Meines Erachtens lässt sich dies in erster Linie auf die Karpyshyn eigene, großartige Art und Weise zurückführen, seinen Figuren Menschlichkeit und Lebensnähe einzuhauchen: Dies kenne und schätze ich bereits aus ‚Annihilation‘ und der ‚Darth-Bane-Trilogie‘ und habe es in ‚Revan‘ nicht vermisst. Die wesentlichen Figuren des Romans sind nicht auf ihre Rolle und die damit verbundenen Charakteristika beschränkt, sondern wachsen dem Leser durch darüber hinausgehende Elemente wie gedankliche Schilderungen, Schwächen, Prägungen, Macken und Haltungen ans Herz.

Eine ganz besondere Rolle haben hierbei die Vergangenheitsschilderungen inne, welche Karpyshyn von Zeit zu Zeit auf zwei verschiedene Weisen in seinen Roman einfließen lässt: Die Flashbacks, welche er in erster Linie (aber nicht ausschließlich) aus Revans Sicht erzählt, waren sowohl leser- als auch -figurennah geschrieben und haben mich daher vollauf überzeugt; ich würde sie zu meinen Highlights des Romans zählen. Problematischer sehe ich Karpyshyns gelegentliche Einstreuungen inhaltlicher Hintergrundinformationen, die in Form kurzer Zusammenfassungen thematisiert werden. Ich bin mir sicher, dass TOR-Kenner die kurzen Zusammenfassungen gutheißen, um ihr Vorwissen neu zu aktivieren und sich bereits bekannte Sachverhalte erneut vor Augen zu führen – für mich als Neuleser war es meist schwer, allen Namen und Ereignissen zu schildern, welche Karpyshyn auf diese Weise schildert. Figuren und Ereignisse, welche außerhalb dieser Zusammenfassungen nicht existieren, verschwimmen rasch miteinander und werden für den Leser undurchsichtig.

Handlung

Dies ist wohl auch der Grund, weswegen ich bei der Lektüre des Romans insbesonders an den Figuren meine Freude hatte und die Handlung teilweise in den Hintergrund meiner Gedanken drängte: Mit den Figuren konnte ich mich identifizieren, mit der Handlung – die ganz wesentlich auf bereits vergangenen Elementen fußt – deutlich weniger.
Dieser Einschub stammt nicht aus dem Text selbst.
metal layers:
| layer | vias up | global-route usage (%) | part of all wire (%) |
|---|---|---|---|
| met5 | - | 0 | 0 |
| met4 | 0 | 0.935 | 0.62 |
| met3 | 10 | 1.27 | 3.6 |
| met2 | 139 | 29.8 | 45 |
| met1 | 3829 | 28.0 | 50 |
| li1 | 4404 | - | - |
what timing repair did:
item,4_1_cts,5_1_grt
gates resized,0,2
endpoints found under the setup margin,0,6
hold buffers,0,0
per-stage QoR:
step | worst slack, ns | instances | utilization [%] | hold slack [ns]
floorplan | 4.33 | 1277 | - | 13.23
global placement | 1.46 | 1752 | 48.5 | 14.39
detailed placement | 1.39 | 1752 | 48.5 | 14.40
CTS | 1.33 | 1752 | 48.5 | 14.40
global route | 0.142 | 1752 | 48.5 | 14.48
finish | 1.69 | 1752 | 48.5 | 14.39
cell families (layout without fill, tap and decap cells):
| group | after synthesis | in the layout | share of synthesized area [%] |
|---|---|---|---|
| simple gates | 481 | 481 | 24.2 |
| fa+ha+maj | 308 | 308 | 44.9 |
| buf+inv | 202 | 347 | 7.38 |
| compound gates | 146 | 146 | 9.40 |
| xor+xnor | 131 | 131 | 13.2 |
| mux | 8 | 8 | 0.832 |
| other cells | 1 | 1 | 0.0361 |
==> design.v <==
module full_adder_8_bit_gate(a, b, c_in,sel, sum,c_out, over_flow);
input [7:0] a, b;
input c_in, sel;
output [7:0] sum;
output c_out;
output over_flow;
wire c_out_w, over_flow_w;
wire [7:0] carry;
wire [7:0] b_op;
xor(b_op[0],b[0],sel);
xor(b_op[1],b[1],sel);
xor(b_op[2],b[2],sel);
xor(b_op[3],b[3],sel);
xor(b_op[4],b[4],sel);
xor(b_op[5],b[5],sel);
xor(b_op[6],b[6],sel);
xor(b_op[7],b[7],sel);
xor(c_out,carry[7],sel);
xor(over_flow,carry[7],carry[6]);
full_adder_gate fah$0(.a(a[0]), .b(b_op[0]), .c_in(c_in), .sum(sum[0]), .c_out(carry[0]));
full_adder_gate fah$1(.a(a[1]), .b(b_op[1]), .c_in(carry[0]), .sum(sum[1]), .c_out(carry[1]));
full_adder_gate fah$2(.a(a[2]), .b(b_op[2]), .c_in(carry[1]), .sum(sum[2]), .c_out(carry[2]));
full_adder_gate fah$3(.a(a[3]), .b(b_op[3]), .c_in(carry[2]), .sum(sum[3]), .c_out(carry[3]));
full_adder_gate fah$4(.a(a[4]), .b(b_op[4]), .c_in(carry[3]), .sum(sum[4]), .c_out(carry[4]));
full_adder_gate fah$5(.a(a[5]), .b(b_op[5]), .c_in(carry[4]), .sum(sum[5]), .c_out(carry[5]));
full_adder_gate fah$6(.a(a[6]), .b(b_op[6]), .c_in(carry[5]), .sum(sum[6]), .c_out(carry[6]));
full_adder_gate fah$7(.a(a[7]), .b(b_op[7]), .c_in(carry[6]), .sum(sum[7]), .c_out(carry[7]));
endmodule
module full_adder_gate(a, b ,c_in, sum, c_out);
input a ,b , c_in;
output sum, c_out;
wire w1, w2, w3, w4;
xor xor$0(w1, a, b);
xor xor$1(sum, w1, c_in);
or or1(w2,a,b);
and and$0(w3,w2,c_in);
and and$1(w4,a,b);
or or$1(c_out,w3,w4);
endmodule
==> run.sh <==
#!/bin/bash
# OpenROAD 26Q1-2900-gdf79404cd8, Yosys 0.63+post, stock flow scripts
make -C /OpenROAD-flow-scripts/flow DESIGN_CONFIG=/design/flow/config.mk WORK_HOME=/design/flow/orfs finish
==> config.mk <==
export PLATFORM = sky130hd
export DESIGN_NAME = full_adder_8_bit_gate
export DESIGN_NICKNAME = full_adder_8_bit_gate
export VERILOG_FILES = /design/flow/design.v
export SDC_FILE = /design/flow/constraint.sdc
export NUM_CORES = 4
export LEC_CHECK = 1
export CORE_AREA = 10 10 70 70
export DIE_AREA = 0 0 80 80
==> constraint.sdc <==
current_design full_adder_8_bit_gate

set clk_period 3.4
set clk_io_pct 0.2

create_clock -name clk0 -period $clk_period

set non_clock_inputs [all_inputs -no_clocks]
set_input_delay [expr $clk_period * $clk_io_pct] -clock clk0 $non_clock_inputs
set_output_delay [expr $clk_period * $clk_io_pct] -clock clk0 [all_outputs]
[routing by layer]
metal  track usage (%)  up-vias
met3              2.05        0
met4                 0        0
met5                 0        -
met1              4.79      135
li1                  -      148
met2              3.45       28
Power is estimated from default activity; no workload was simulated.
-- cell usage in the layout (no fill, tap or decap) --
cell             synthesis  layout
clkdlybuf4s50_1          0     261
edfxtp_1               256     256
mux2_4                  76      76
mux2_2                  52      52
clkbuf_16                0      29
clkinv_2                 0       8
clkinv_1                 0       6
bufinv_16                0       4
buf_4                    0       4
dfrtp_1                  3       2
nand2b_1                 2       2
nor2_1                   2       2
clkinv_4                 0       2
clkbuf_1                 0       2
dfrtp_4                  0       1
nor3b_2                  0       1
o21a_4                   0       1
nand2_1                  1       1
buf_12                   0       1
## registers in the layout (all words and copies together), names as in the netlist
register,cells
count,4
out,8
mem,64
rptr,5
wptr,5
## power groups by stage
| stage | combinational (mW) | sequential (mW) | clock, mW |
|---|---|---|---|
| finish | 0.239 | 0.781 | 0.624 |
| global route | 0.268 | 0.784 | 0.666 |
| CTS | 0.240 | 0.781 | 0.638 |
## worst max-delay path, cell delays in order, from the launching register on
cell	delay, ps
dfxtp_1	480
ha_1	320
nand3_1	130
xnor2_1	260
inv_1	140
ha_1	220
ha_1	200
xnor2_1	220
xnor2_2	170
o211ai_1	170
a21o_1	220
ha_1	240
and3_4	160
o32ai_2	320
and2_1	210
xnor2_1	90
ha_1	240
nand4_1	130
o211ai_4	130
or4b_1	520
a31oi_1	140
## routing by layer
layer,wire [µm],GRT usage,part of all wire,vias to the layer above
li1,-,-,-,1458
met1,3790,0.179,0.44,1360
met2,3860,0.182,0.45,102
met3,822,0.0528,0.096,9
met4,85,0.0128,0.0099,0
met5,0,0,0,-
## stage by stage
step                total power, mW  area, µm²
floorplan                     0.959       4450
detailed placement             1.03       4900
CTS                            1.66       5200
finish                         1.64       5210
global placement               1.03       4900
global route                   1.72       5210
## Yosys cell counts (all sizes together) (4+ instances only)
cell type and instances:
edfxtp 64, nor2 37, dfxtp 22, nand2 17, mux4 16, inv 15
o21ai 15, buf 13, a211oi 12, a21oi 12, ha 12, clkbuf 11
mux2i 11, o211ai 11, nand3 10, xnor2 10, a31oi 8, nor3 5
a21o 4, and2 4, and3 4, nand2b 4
## ./design.v

```verilog
module register_file(readdata1,readdata2,writedata,w_en,readaddr1,readaddr2,writeaddr,clk,rst);
input wire clk,rst;
output wire [15:0]readdata1;
output wire [15:0]readdata2;
output reg [15:0]writedata;
input wire w_en;
input wire [3:0]readaddr1;
input wire [3:0]readaddr2;
input wire [3:0]writeaddr;
reg [15:0]mem[15:0];
integer i;
assign readdata1 = mem[readaddr1];
assign readdata2 = mem[readaddr2];
always@(posedge clk)begin
if(rst)begin
writedata <= 0;
for(i=0;i<16;i=i+1)begin
mem[i] <= i;
end
end else begin
if(w_en)begin
mem[writeaddr] <= readdata1 + readdata2;
writedata <= readdata1 + readdata2;
end
end
end
endmodule
```

## ./run.sh

```bash
#!/bin/bash
# OpenROAD 26Q1-2900-gdf79404cd8, Yosys 0.63+post, stock flow scripts
make -C /OpenROAD-flow-scripts/flow DESIGN_CONFIG=/design/flow/config.mk WORK_HOME=/design/flow/orfs finish
```

## ./config.mk

```make
export PLATFORM = sky130hd
export DESIGN_NAME = register_file
export DESIGN_NICKNAME = register_file
export VERILOG_FILES = /design/flow/design.v
export SDC_FILE = /design/flow/constraint.sdc
export NUM_CORES = 4
export LEC_CHECK = 1
export CORE_UTILIZATION = 30
```

## ./constraint.sdc

```tcl
current_design register_file

set clk_period 8.1
set clk_io_pct 0.2

create_clock -name clk0 -period $clk_period [get_ports {clk}]

set non_clock_inputs [all_inputs -no_clocks]
set_input_delay [expr $clk_period * $clk_io_pct] -clock clk0 $non_clock_inputs
set_output_delay [expr $clk_period * $clk_io_pct] -clock clk0 [all_outputs]
```

==> metrics.cfg <==
[clocking]
cts_sinks = 272
numCtsBuffers = 31
holdBufCountCts = 0
worstSkewPairLatency_ns = 0.57
cts_tree = yes
cts.path.max_buffers = 3
cts_resized = 0
clkTransAtPathRegs_ns = 0.06
cts_max_level = 1
cts-root-buf = clkbuf_16
cts_setup_buffers = 0

[placed_design]
place_inst = 1607
portBuffers = 62
gp_congestion = 0.930
dp_hpwl_microns = 29100

[synth]
area_leaders = edfxtp_1, mux4_2, nor2_1, dfxtp_1, clkbuf_1
synthCells = 965
syn_area_sq_um = 14100
top_cell = edfxtp_1
synth_cell_types = 45
syn_area_per_cell_sq_um = 14.7
top_cells_by_count = edfxtp_1, nor2_1, mux4_2, clkbuf_1, nand2_1
ys.flops = 272
top_area_cell = edfxtp_1
yosysWarnings = 1
synth-async-reset-ratio = 0
ff_type = edfxtp_1
synth.top_cell.area_share = 0.543
synth-edff-count = 256
ys_cells = 965
ys_area_sq_um = 14100
ys_seq_frac = 0.566

[worst_hold_path]
min_path_type = flip-flop to flip-flop
min-delay-start = writedata[14]
whs_path_depth = 2

[worst_setup_path]
cpPeakStageDelay_ns = 0.86
crit_family = simple AND/OR/NAND/NOR gates
cp.required_ns = 8.34
cp.depth = 9
worstSetupEndpointType = flip-flop
r2r_start = mem[0][4]
worstPathMaxFanout = 16
crit_chain = clkdlybuf4s50_1, inv_1, nor2_1, nand2_1, nor2_1, nand3_1, buf_4, nand2b_1, buf_4
cp_slowest_cell = clkdlybuf4s50_1
cp-start-kind = input port
crit_buf_inv = 4
startpoint = w_en
worstPathArrival_ns = 6.08
worstRegToRegCells = 10
critPathKind = input port to flip-flop

[sta]
tns_ns = 0
finClkSkew_ns = 0.0208
period_needed_ns = 5.83
slew_headroom = 0.402
fmax_mhz = 171
timing_hold_violations_final = 0
drv_slew = 0
tightestPinTransition_ns = 0.896
rsz0062_at_grt = false
finalSetupViolations = 0
fin_crit_sh = 0.720

[global_route]
grt_antenna_before_repair = 0
grt_start_max_net_pins = 36
grt-ovfl-total = 0
grt.total_usage = 0.209
grt_first_pass_wirelength_microns = 66500
grt_pass1_vias = 9969

[floorplan]
initial_core_util = 0.304
die_height_microns = 219
io_pins = 63
die_w_microns = 219
core_sq_um = 46600
fp.dieArea_sq_um = 48000
fp-row-count = 79

[cells_and_area]
fill_cells = 4340
areaGrowthSynthToFinish_pct = 17.3
fin_cells = 1662
drive_gt1_frac = 0.255

[pwr]
p_per_area_nw_per_um2 = 229
p_leak_nw = 5.57
max-vdd-ir-drop_mv = 0.185

[routing]
routed_wl_microns = 45300
drt_first_pass_iters = 5
antennaDiodeCount = 0
vias_per_cell = 5.51
drtIter0Drc = 667
post_drt_wl_per_cell_microns = 27.2
ant_nets = 0
drc = 0
vias = 9156

[flow_run]
drv_cap = 0
warnings = 25

[outcome]
status = complete, no violations

==> flip-flops by register name, indices dropped and copies added, names as in the netlist <==
register / count
mem: 256
writedata: 16
==> cell families after synthesis <==
| family | share of synthesized area |
|---|---|
| buf+inv | 0.0247 |
| mux | 0.256 |
| xor+xnor | 0.00849 |
| simple gates | 0.107 |
| flops | 0.566 |
| fa+ha+maj | 0.0147 |
| compound gates | 0.0226 |
==> worst paths after layout <==
path,to,slack (ns)
setup / recovery,mem[13][9],2.27
hold / removal,writedata[14],0.47
setup reg to reg,mem[1][9],4.00
hold reg to reg,writedata[14],0.47
==> metal layers <==
| metal | part of all wire | track usage | wire, microns |
|---|---|---|---|
| met1 | 0.32 | 0.237 | 14700 |
| met2 | 0.48 | 0.326 | 21800 |
| met3 | 0.14 | 0.128 | 6530 |
| met4 | 0.048 | 0.0759 | 2190 |
| met5 | 0 | 0.00417 | 0 |
==> report_power, final <==
part,total [mW],leakage (nW),switching [mW],internal (mW)
combinational,0.806,2.43,0.497,0.309
sequential,1.64,2.68,0.0321,1.60
clock,1.36,0.464,0.567,0.791
total,3.80,5.57,1.10,2.70
==> layout make-up <==
| cell class | instances | area [sq um] | share of cell area |
|---|---|---|---|
| Inverter | 7 | 26.3 | 0.00158 |
| Clock buffer | 36 | 795 | 0.0479 |
| Sequential cell | 272 | 8010 | 0.482 |
| Multi-Input combinational cell | 604 | 5790 | 0.349 |
| Tap cell | 607 | 759 | 0.0458 |
| Clock inverter | 19 | 176 | 0.0106 |
| Timing Repair Buffer | 117 | 1040 | 0.0629 |
==> per-stage QoR <==
stage	instance area, sq um	utilization	setup WS (ns)	total power, mW	hold WS (ns)
CTS	16600	0.357	2.22	3.82	0.478
global route	16600	0.357	2.08	3.94	0.498
detailed placement	15600	0.336	1.73	2.47	0.465
floorplan	14100	-	2.37	2.12	0.401
finish	16600	0.357	2.27	3.80	0.467
global placement	15600	0.336	1.81	2.46	0.454
==> placed cells by master, fill, tap and decap left out, types with 3 or more instances in the layout <==
cell / Yosys / final
clkdlybuf4s50_1: 0 / 58
o21ai_0: 8 / 8
dfxtp_1: 16 / 16
clkinv_2: 0 / 5
clkbuf_16: 0 / 31
xor2_1: 5 / 5
nand3_1: 15 / 15
a21boi_0: 3 / 3
a31oi_1: 3 / 3
nor2b_1: 3 / 3
nor2_1: 236 / 236
nor3_1: 22 / 22
buf_4: 1 / 55
inv_1: 7 / 7
clkinvlp_4: 0 / 4
a21oi_1: 13 / 13
o22ai_1: 3 / 3
and3_1: 7 / 7
a21o_1: 5 / 5
nand2_1: 53 / 53
clkbuf_1: 57 / 5
nand2b_1: 19 / 19
xnor2_1: 5 / 5
bufinv_16: 0 / 3
edfxtp_1: 256 / 256
o21a_1: 4 / 4
and2_1: 3 / 3
mux4_2: 160 / 160
clkinv_1: 0 / 6
ha_1: 15 / 15
==> worst register-to-register path, delay by kind of cell (launching register included) <==
kind	cells	cell delay (ns)
simple gates	3	0.39
mux	2	1.01
flops	1	0.44
compound gates	4	1.58
fa+ha+maj	1	0.37
No activity file was given, so power comes from the tool's default toggle rates.
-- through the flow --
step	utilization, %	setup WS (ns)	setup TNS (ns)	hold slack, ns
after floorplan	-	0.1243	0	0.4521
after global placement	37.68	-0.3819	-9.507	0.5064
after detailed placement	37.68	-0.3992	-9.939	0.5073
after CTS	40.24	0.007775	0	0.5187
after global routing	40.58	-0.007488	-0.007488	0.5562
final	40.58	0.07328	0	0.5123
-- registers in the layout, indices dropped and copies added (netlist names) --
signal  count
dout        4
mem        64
Ich glaube, dass gerade hier die Diskrepanz zwischen TOR-Kennern und TOR-Nichtkennern sehr groß ist: TOR-Kenner leben sich rasch in die Handlung ein und spinnen sie auf Basis ihres Vorwissens weiter, TOR-Neulinge wie ich finden nicht richtig in die Handlung hinein. Gewiss, man versteht die grobe Handlung des Romans ohne Probleme, aber die Tragweite gewisser Ereignisse, Empfindungen oder Handlungen habe ich nicht in der Intensität begriffen und gefühlt, wie ich es mir gewünscht hatte. Ich will Karpyshyn hier keinen Strick drehen: Es ist ganz klar, dass der Roman in erster Linie für TOR-Kenner verfasst wurde – aber ich will diesen Umstand eingedenk meiner Leser, die TOR ebenso wenig wie ich kennen, nicht verschweigen.

Ich finde es schwer, zu beurteilen, ob TOR-Kenner Freude an der Handlung hätten. Einerseits, weil ich selbst das Spiel nicht kenne und dementsprechend nicht sicher weiß, wie abgeschlossen die im Spiel thematisierte Handlung um Revan ist – andererseits, weil ich glaube, dass die Handlung, welche uns vorliegt, die Leserschaft spalten dürfte: Entweder man empfindet das, was geschieht, als völlig unnötig und aufgepfropft, oder aber man genießt die Handlung als unerwartete, aber spannende Fortsetzung einer Geschichte. Schwer zu sagen. Recht sicher bin ich mir darin, dass es hier nur schwarze und weiße Antworten aber kaum Grautöne geben dürfte.

Ende (selbstverständlich spoilerfrei)

Das Ende – also die letzten 50 Seiten des Romans – waren die Handlungsphasen, welche mich am meisten gefesselt und bewegt haben; es war recht schwer für mich, das Buch beiseite zu legen. Ich will nichts über die Art und Weise sagen, wie der Roman endet – aber ich kann, denke ich, ohne schlechtes Gewissen verraten, dass es ein sehr emotionales und spektakuläres Ende ist, das alle fesseln dürfte. Ob es euch gefällt, ist eine andere Frage.

Fazit:

Gemischte Gefühle: Sehr spannende Figuren einerseits, eine mir zu wenig kontextualisierte Handlung andererseits. Für TOR-Fans mit Sicherheit sehr zu empfehlen, für TOR-Nichtkenner nur beschränkt zu empfehlen.